GIVEN DATA START

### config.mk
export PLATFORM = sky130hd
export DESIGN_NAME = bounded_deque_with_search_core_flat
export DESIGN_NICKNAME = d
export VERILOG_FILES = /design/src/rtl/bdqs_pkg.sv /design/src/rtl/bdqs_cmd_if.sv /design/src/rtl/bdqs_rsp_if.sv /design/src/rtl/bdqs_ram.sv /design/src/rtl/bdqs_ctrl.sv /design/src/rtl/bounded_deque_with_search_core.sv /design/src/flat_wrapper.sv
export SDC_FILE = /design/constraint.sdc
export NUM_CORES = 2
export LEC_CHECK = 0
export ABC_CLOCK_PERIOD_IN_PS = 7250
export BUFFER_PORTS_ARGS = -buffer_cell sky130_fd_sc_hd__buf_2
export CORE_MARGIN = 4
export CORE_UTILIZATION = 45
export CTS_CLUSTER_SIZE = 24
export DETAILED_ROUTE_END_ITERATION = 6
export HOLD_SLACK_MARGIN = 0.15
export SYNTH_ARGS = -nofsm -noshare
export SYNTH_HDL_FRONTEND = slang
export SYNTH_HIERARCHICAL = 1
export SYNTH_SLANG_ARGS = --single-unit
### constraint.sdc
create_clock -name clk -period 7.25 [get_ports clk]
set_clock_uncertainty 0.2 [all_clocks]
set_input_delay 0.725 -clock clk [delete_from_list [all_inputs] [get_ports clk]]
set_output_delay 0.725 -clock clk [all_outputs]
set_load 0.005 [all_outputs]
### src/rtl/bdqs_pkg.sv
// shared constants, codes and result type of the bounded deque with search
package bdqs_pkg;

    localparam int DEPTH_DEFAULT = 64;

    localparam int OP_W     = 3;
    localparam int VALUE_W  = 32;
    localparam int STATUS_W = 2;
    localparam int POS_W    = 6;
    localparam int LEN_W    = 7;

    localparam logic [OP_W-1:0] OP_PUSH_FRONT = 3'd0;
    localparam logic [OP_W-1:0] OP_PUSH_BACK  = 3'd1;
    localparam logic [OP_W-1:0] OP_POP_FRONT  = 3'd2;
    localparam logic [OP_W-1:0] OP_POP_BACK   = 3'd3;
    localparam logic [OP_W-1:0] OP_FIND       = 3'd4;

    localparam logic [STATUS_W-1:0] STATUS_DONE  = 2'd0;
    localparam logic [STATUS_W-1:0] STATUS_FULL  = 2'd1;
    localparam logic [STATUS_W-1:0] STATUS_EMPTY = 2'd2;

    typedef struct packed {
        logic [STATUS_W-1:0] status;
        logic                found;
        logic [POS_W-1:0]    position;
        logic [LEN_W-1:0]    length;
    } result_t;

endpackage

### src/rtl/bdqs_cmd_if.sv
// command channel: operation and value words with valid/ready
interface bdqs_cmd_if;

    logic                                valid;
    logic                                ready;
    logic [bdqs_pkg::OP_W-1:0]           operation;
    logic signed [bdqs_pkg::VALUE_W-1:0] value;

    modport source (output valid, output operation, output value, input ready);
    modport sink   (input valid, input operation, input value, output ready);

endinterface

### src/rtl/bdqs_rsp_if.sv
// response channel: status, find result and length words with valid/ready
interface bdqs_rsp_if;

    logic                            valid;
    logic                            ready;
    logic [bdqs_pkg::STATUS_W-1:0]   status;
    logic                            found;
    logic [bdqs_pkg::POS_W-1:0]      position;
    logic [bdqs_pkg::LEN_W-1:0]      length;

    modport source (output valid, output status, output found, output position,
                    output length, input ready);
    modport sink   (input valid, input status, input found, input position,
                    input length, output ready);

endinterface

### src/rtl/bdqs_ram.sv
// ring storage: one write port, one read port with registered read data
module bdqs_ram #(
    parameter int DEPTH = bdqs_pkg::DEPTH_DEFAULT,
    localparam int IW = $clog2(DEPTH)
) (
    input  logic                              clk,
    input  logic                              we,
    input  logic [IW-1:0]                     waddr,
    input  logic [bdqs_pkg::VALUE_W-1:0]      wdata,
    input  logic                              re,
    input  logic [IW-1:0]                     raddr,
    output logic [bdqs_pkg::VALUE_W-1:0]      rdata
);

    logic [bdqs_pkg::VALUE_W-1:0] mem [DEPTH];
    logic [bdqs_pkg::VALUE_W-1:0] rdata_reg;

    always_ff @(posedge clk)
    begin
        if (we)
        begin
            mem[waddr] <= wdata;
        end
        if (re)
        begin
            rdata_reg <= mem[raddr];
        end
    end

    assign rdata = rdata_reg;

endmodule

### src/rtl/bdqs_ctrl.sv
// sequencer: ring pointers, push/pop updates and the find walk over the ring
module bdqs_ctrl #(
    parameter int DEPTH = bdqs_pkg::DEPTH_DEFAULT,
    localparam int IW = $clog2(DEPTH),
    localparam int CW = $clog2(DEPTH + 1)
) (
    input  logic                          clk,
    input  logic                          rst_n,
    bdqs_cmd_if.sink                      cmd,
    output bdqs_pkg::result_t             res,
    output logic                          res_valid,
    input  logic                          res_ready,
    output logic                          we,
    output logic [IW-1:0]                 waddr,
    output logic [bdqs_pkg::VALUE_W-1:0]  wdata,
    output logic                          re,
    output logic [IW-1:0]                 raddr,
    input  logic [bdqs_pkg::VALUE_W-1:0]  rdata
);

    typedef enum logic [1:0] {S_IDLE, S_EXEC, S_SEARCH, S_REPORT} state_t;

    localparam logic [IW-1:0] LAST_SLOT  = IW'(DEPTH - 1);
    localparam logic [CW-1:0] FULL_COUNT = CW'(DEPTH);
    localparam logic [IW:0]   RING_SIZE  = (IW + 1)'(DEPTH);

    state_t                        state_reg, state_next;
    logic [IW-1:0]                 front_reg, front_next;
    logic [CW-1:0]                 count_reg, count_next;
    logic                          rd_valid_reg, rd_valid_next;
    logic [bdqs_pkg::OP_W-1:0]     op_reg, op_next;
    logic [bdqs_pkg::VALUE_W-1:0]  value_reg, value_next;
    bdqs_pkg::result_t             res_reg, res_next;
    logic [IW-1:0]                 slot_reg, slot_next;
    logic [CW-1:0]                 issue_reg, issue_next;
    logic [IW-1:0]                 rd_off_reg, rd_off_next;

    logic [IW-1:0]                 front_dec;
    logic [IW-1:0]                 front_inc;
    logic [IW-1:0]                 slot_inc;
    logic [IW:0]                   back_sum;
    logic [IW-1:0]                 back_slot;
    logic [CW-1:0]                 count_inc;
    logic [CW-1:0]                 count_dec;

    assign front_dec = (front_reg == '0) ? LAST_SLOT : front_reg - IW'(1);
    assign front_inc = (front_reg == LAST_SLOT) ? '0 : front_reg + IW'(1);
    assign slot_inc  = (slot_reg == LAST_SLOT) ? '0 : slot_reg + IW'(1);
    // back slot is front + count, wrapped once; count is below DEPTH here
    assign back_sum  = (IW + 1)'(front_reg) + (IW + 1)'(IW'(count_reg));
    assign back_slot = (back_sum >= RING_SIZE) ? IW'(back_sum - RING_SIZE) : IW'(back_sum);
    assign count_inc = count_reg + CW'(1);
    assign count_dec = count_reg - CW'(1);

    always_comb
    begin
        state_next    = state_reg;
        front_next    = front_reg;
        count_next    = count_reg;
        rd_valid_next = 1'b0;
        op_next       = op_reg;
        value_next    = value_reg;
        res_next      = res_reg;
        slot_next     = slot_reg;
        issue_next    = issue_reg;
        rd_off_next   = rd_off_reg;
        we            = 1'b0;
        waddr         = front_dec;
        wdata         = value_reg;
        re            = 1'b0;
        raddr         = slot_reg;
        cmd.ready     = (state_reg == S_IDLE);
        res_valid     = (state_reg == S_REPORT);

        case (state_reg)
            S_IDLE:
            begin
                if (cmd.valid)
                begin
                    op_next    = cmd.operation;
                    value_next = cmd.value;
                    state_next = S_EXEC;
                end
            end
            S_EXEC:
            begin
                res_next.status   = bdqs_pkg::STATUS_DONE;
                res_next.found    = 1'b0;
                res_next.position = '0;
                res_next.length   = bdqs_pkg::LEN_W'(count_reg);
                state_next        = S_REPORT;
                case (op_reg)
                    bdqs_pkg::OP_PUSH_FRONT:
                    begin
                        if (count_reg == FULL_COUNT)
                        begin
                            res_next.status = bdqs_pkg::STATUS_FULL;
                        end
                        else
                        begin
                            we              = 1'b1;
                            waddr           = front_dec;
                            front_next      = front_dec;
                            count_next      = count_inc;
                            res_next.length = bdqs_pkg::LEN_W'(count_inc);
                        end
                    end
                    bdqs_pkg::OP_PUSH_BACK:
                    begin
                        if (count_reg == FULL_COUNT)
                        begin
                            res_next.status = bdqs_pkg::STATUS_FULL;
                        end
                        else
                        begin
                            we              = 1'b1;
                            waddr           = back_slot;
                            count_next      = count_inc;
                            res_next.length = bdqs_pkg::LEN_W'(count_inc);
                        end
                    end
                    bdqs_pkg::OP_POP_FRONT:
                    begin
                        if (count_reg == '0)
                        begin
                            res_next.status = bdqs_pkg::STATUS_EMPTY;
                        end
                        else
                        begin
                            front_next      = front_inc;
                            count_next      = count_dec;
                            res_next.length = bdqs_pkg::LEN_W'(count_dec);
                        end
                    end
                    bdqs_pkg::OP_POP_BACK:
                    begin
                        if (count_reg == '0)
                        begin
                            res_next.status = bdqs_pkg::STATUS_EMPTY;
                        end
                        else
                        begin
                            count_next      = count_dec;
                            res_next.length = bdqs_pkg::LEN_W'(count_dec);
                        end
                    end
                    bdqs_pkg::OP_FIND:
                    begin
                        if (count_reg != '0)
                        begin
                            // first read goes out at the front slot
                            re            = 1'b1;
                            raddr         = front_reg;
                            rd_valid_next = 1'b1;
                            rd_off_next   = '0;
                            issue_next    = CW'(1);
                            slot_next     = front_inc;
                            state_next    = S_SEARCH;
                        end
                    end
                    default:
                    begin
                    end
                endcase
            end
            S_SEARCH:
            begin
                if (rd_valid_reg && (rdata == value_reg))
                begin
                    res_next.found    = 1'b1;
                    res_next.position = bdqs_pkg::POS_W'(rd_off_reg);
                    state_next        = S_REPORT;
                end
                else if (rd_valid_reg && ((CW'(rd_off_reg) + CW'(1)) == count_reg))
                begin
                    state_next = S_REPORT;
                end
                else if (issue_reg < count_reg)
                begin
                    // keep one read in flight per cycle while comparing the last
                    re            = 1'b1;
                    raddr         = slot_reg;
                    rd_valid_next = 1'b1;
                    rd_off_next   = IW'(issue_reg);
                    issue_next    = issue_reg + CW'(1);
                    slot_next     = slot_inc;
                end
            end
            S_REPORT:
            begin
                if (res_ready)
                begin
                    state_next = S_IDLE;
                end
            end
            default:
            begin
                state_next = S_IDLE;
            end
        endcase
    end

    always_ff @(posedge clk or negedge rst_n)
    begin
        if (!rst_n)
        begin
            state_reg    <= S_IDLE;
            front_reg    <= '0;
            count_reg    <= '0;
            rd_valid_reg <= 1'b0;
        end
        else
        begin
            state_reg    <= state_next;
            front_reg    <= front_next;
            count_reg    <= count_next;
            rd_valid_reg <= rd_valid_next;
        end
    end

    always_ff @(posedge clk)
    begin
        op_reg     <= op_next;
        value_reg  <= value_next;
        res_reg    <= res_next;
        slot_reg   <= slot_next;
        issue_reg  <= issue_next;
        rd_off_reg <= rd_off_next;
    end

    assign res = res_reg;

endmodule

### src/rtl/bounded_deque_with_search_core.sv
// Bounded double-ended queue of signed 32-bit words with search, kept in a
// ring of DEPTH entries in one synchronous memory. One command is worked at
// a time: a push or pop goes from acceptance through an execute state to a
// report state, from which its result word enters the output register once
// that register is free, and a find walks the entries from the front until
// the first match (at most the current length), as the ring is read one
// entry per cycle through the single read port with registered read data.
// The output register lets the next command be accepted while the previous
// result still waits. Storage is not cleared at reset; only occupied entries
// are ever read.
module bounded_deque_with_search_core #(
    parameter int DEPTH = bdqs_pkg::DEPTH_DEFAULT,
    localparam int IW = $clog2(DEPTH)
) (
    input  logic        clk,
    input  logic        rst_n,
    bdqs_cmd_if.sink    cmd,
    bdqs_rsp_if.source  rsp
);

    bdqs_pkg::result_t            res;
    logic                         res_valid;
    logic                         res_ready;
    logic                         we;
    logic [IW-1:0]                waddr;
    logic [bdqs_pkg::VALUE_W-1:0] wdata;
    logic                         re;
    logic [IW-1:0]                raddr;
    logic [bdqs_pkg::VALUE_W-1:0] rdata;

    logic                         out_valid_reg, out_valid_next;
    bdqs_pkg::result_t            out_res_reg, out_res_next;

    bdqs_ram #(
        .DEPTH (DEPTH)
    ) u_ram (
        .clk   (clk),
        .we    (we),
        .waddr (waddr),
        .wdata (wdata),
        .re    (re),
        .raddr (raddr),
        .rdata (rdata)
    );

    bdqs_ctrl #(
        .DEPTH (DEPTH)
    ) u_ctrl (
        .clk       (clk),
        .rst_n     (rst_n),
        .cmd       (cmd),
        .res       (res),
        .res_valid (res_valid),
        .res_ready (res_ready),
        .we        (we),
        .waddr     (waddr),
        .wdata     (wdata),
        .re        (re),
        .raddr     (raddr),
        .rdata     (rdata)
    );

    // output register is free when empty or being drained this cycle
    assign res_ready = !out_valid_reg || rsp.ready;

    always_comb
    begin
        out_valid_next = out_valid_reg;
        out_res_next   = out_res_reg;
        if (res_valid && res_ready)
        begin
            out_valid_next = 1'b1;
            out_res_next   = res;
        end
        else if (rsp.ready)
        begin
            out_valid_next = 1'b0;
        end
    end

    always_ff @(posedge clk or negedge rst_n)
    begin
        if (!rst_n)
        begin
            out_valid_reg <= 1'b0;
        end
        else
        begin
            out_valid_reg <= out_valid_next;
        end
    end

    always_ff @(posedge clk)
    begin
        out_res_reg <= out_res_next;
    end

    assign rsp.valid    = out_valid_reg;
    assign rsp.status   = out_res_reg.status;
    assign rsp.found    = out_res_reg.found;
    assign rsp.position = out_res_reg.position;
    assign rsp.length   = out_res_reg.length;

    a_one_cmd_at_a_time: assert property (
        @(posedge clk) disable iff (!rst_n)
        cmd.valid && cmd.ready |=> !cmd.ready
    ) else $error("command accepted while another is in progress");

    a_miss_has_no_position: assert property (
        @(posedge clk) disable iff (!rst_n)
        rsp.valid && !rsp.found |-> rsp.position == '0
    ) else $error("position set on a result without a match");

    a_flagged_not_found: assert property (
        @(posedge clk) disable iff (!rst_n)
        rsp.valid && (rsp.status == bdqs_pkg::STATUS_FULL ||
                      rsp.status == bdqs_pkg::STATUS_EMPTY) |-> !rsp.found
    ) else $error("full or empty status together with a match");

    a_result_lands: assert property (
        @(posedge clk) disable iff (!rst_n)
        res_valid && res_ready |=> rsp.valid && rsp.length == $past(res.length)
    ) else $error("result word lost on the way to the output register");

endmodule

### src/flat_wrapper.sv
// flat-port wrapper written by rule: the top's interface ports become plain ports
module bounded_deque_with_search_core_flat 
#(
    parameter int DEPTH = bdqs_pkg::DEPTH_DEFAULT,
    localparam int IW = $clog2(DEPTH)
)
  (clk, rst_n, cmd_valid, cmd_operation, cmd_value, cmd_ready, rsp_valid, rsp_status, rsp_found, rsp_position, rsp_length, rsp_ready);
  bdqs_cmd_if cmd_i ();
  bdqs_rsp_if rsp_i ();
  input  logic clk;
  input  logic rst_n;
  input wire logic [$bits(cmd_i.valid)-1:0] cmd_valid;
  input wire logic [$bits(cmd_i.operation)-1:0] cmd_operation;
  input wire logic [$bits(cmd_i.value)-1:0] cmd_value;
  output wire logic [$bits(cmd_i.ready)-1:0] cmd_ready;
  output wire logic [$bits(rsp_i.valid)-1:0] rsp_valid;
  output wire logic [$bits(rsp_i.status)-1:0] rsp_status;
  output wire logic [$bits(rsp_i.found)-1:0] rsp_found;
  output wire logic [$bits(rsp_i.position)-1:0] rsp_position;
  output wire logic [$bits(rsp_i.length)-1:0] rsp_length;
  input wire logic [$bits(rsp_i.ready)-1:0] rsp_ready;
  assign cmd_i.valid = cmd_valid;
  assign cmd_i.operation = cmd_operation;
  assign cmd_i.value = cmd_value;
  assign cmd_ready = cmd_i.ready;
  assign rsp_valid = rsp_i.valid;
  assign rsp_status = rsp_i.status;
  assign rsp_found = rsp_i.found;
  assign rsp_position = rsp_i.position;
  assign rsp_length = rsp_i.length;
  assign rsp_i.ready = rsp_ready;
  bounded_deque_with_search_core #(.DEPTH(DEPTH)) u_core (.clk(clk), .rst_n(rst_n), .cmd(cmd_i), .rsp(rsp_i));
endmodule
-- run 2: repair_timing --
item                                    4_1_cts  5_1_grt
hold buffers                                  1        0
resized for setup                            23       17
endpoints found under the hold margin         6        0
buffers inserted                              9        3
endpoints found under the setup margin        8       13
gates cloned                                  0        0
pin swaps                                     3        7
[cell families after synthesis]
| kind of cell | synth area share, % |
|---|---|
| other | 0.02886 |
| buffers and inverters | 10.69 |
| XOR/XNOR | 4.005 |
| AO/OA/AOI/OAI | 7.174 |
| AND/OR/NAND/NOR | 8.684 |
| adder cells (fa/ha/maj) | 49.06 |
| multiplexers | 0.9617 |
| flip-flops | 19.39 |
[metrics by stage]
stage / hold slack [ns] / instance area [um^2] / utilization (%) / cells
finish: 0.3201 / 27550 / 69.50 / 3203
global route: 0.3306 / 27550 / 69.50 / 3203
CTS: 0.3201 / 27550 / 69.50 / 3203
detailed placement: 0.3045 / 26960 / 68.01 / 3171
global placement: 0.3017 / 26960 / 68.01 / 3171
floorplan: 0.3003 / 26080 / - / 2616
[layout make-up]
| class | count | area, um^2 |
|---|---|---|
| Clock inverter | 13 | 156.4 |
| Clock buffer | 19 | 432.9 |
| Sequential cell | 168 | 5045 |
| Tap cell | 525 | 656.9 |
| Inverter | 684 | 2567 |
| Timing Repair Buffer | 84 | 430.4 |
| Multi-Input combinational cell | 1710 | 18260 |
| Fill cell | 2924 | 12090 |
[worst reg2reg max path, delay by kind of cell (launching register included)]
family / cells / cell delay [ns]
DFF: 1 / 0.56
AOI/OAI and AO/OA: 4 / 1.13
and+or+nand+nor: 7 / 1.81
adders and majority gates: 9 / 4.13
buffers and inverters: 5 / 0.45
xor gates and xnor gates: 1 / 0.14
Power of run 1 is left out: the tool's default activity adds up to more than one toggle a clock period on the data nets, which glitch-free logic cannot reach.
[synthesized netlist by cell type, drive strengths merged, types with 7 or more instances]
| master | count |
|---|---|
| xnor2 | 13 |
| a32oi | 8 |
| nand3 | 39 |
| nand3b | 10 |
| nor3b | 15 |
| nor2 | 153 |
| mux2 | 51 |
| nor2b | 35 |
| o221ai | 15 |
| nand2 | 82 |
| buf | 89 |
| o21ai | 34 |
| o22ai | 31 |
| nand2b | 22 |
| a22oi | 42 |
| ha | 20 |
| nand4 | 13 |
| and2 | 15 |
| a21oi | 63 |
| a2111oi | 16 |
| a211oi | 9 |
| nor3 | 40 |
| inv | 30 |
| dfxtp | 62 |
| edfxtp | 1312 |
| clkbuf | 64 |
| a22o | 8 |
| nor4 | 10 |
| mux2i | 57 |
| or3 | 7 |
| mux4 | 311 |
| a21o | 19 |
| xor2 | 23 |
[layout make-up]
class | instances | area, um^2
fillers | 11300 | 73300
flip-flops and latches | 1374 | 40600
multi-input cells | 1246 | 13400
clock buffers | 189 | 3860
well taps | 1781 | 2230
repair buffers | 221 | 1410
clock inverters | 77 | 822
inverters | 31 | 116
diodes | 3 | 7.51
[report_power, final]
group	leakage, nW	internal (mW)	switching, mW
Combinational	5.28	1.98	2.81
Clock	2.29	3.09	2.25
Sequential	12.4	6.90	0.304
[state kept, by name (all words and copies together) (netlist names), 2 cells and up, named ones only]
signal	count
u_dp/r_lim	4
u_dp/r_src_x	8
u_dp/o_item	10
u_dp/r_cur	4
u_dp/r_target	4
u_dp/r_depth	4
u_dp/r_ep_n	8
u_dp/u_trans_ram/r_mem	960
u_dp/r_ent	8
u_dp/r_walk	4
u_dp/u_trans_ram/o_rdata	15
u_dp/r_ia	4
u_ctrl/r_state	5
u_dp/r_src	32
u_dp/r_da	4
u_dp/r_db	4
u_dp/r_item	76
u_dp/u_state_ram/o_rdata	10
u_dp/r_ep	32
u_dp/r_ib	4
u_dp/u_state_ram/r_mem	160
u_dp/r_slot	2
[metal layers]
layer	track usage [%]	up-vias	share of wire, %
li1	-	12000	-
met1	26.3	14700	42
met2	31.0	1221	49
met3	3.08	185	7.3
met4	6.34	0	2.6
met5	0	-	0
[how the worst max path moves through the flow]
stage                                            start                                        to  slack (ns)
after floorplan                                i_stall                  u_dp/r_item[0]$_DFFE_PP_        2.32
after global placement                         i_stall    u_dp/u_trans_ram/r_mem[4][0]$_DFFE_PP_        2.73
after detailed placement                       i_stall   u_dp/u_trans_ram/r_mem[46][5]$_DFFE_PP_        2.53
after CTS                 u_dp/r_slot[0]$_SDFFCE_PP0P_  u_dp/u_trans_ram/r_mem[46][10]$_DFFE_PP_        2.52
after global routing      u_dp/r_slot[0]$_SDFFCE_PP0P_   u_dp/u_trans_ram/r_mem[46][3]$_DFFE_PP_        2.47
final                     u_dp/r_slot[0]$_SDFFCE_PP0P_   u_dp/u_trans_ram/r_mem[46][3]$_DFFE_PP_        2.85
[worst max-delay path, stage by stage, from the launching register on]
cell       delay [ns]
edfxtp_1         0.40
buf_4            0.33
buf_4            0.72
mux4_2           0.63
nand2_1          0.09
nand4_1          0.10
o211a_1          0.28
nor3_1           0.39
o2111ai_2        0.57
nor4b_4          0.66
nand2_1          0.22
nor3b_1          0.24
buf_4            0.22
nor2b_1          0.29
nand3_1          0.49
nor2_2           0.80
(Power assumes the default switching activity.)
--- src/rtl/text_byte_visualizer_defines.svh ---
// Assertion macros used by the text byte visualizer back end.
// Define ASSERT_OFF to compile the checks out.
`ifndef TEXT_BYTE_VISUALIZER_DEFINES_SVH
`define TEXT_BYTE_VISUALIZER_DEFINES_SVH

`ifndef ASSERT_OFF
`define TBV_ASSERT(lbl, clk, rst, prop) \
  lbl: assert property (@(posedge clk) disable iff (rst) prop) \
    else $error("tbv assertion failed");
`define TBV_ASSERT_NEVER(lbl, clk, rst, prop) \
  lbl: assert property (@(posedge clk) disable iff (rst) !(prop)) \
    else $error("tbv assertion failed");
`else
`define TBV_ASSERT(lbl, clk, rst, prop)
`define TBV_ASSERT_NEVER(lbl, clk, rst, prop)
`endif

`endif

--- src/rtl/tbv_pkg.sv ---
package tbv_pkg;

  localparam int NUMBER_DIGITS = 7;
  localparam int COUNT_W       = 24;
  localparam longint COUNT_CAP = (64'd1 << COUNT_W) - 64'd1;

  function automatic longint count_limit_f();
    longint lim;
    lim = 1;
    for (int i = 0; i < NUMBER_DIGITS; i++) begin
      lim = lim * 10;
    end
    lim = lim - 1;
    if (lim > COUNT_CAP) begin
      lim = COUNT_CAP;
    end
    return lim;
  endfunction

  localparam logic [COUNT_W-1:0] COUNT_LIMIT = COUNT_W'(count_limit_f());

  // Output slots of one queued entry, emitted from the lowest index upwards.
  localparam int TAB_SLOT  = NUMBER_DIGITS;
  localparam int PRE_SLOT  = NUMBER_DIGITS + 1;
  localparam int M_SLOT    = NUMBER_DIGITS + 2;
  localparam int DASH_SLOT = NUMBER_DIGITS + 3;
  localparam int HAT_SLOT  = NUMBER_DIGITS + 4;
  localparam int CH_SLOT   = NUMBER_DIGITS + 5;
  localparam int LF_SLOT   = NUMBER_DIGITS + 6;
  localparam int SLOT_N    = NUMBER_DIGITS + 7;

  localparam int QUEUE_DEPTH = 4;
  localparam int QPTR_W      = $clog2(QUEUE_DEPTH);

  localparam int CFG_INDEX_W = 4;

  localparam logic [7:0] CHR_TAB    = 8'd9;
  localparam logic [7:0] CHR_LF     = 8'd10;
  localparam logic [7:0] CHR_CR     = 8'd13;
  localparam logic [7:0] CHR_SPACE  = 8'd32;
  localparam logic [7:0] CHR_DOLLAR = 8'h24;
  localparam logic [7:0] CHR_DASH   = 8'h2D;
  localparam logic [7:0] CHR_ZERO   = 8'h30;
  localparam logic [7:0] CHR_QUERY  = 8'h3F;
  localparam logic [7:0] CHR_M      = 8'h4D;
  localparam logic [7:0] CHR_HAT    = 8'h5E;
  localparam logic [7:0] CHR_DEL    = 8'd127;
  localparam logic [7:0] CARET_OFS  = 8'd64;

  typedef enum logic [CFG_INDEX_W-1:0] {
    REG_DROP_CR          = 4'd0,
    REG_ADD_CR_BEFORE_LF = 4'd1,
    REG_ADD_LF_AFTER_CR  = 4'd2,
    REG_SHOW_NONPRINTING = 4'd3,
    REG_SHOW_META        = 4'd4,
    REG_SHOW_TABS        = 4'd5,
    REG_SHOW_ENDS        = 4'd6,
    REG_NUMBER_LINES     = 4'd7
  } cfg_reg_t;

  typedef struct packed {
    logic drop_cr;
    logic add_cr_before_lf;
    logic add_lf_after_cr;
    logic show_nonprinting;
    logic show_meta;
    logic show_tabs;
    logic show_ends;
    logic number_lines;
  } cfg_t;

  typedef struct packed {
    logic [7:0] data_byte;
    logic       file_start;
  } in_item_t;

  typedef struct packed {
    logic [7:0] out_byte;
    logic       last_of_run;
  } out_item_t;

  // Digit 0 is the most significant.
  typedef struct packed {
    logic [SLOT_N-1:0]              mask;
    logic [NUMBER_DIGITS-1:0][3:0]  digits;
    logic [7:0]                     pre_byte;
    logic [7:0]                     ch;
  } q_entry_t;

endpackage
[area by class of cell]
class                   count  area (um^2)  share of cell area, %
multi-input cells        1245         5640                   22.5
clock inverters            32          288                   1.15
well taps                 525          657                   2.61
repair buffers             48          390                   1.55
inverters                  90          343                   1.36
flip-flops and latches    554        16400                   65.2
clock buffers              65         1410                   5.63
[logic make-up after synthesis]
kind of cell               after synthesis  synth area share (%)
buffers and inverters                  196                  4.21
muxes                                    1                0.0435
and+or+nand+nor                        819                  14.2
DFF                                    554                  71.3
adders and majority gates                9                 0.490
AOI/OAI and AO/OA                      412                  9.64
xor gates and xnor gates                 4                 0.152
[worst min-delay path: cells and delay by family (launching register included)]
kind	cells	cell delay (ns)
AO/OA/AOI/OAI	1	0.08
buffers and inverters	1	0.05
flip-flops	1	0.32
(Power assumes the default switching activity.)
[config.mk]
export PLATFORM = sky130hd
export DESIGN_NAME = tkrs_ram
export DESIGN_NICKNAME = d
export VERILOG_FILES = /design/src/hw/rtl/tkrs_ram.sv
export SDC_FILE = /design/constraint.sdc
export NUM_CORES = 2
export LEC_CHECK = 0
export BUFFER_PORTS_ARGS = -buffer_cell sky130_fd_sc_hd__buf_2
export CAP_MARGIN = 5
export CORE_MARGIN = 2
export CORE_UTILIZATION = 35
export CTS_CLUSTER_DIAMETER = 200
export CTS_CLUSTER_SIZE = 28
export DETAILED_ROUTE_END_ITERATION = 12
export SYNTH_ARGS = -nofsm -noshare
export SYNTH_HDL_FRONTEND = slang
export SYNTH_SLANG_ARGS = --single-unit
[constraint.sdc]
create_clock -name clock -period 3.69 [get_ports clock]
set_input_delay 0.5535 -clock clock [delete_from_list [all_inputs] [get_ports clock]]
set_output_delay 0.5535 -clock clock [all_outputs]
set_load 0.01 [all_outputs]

GIVEN DATA END

Review the material and copy each line in which the word "floorplan" appears.

floorplan: 0.3003 / 26080 / - / 2616
after floorplan                                i_stall                  u_dp/r_item[0]$_DFFE_PP_        2.32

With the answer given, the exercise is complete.